**** Data under study

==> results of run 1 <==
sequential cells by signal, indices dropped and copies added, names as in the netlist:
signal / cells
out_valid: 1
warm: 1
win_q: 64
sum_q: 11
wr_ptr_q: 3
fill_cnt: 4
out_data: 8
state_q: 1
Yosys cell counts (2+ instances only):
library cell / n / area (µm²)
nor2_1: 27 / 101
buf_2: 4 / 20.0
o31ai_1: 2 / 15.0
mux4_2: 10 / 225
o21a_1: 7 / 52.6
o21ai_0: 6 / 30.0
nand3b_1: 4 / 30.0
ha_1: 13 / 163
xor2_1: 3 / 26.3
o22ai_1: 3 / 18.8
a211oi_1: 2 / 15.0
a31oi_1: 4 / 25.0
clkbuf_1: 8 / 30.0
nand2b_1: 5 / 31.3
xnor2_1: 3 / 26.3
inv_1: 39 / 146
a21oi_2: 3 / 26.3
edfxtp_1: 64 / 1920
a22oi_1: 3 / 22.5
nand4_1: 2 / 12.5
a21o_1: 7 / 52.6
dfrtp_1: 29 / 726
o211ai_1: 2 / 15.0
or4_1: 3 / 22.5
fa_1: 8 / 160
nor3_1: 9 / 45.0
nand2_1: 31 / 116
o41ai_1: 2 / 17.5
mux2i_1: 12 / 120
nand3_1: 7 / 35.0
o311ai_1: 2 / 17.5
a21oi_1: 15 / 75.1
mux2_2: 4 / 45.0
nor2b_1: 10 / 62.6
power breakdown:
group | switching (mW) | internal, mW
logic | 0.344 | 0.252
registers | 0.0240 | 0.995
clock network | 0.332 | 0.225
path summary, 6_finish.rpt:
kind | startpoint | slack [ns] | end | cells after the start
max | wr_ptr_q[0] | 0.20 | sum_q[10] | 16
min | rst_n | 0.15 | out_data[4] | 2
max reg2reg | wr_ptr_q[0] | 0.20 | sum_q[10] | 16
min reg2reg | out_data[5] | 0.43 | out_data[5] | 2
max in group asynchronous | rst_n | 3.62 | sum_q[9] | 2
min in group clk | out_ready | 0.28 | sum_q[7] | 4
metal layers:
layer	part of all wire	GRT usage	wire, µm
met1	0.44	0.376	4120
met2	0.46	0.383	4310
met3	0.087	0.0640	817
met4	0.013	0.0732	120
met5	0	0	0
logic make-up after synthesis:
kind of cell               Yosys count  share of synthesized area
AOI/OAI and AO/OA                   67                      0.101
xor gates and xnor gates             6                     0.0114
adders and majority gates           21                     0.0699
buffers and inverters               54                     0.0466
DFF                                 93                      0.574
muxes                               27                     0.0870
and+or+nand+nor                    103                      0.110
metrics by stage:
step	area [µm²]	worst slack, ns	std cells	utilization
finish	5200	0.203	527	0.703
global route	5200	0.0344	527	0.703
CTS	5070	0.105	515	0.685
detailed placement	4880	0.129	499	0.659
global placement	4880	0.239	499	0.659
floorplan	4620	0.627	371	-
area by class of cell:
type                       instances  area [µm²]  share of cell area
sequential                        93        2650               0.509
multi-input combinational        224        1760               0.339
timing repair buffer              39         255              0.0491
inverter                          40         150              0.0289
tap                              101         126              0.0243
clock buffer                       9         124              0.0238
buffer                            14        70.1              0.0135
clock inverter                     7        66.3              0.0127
==> config.mk <==
export PLATFORM = sky130hd
export DESIGN_NAME = sc_mem_sequencer
export DESIGN_NICKNAME = d
export VERILOG_FILES = /design/src/rtl/sc_mem_sequencer.sv
export SDC_FILE = /design/constraint.sdc
export NUM_CORES = 1
export LEC_CHECK = 0
export ABC_AREA = 1
export CAP_MARGIN = 20
export CORE_MARGIN = 2
export CORE_UTILIZATION = 48
export CTS_BUF_LIST = sky130_fd_sc_hd__clkbuf_16
export CTS_CLUSTER_SIZE = 16
export DETAILED_ROUTE_END_ITERATION = 10
export PLACE_DENSITY = 0.95
export SETUP_SLACK_MARGIN = 0.05
export SYNTH_ARGS = -nofsm -noshare
export SYNTH_HDL_FRONTEND = slang
export SYNTH_SLANG_ARGS = --single-unit
export TNS_END_PERCENT = 30
==> constraint.sdc <==
create_clock -name clk -period 4.5 [get_ports clk]
set_clock_uncertainty 0.05 [all_clocks]
set_input_delay 0.9 -clock clk [delete_from_list [all_inputs] [get_ports clk]]
set_output_delay 0.9 -clock clk [all_outputs]
set_load 0.1 [all_outputs]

********

Return word for word the lines above from the line with "min reg2reg |" to the line with "area by class", including both and leaving out all others.

min reg2reg | out_data[5] | 0.43 | out_data[5] | 2
max in group asynchronous | rst_n | 3.62 | sum_q[9] | 2
min in group clk | out_ready | 0.28 | sum_q[7] | 4
metal layers:
layer	part of all wire	GRT usage	wire, µm
met1	0.44	0.376	4120
met2	0.46	0.383	4310
met3	0.087	0.0640	817
met4	0.013	0.0732	120
met5	0	0	0
logic make-up after synthesis:
kind of cell               Yosys count  share of synthesized area
AOI/OAI and AO/OA                   67                      0.101
xor gates and xnor gates             6                     0.0114
adders and majority gates           21                     0.0699
buffers and inverters               54                     0.0466
DFF                                 93                      0.574
muxes                               27                     0.0870
and+or+nand+nor                    103                      0.110
metrics by stage:
step	area [µm²]	worst slack, ns	std cells	utilization
finish	5200	0.203	527	0.703
global route	5200	0.0344	527	0.703
CTS	5070	0.105	515	0.685
detailed placement	4880	0.129	499	0.659
global placement	4880	0.239	499	0.659
floorplan	4620	0.627	371	-
area by class of cell:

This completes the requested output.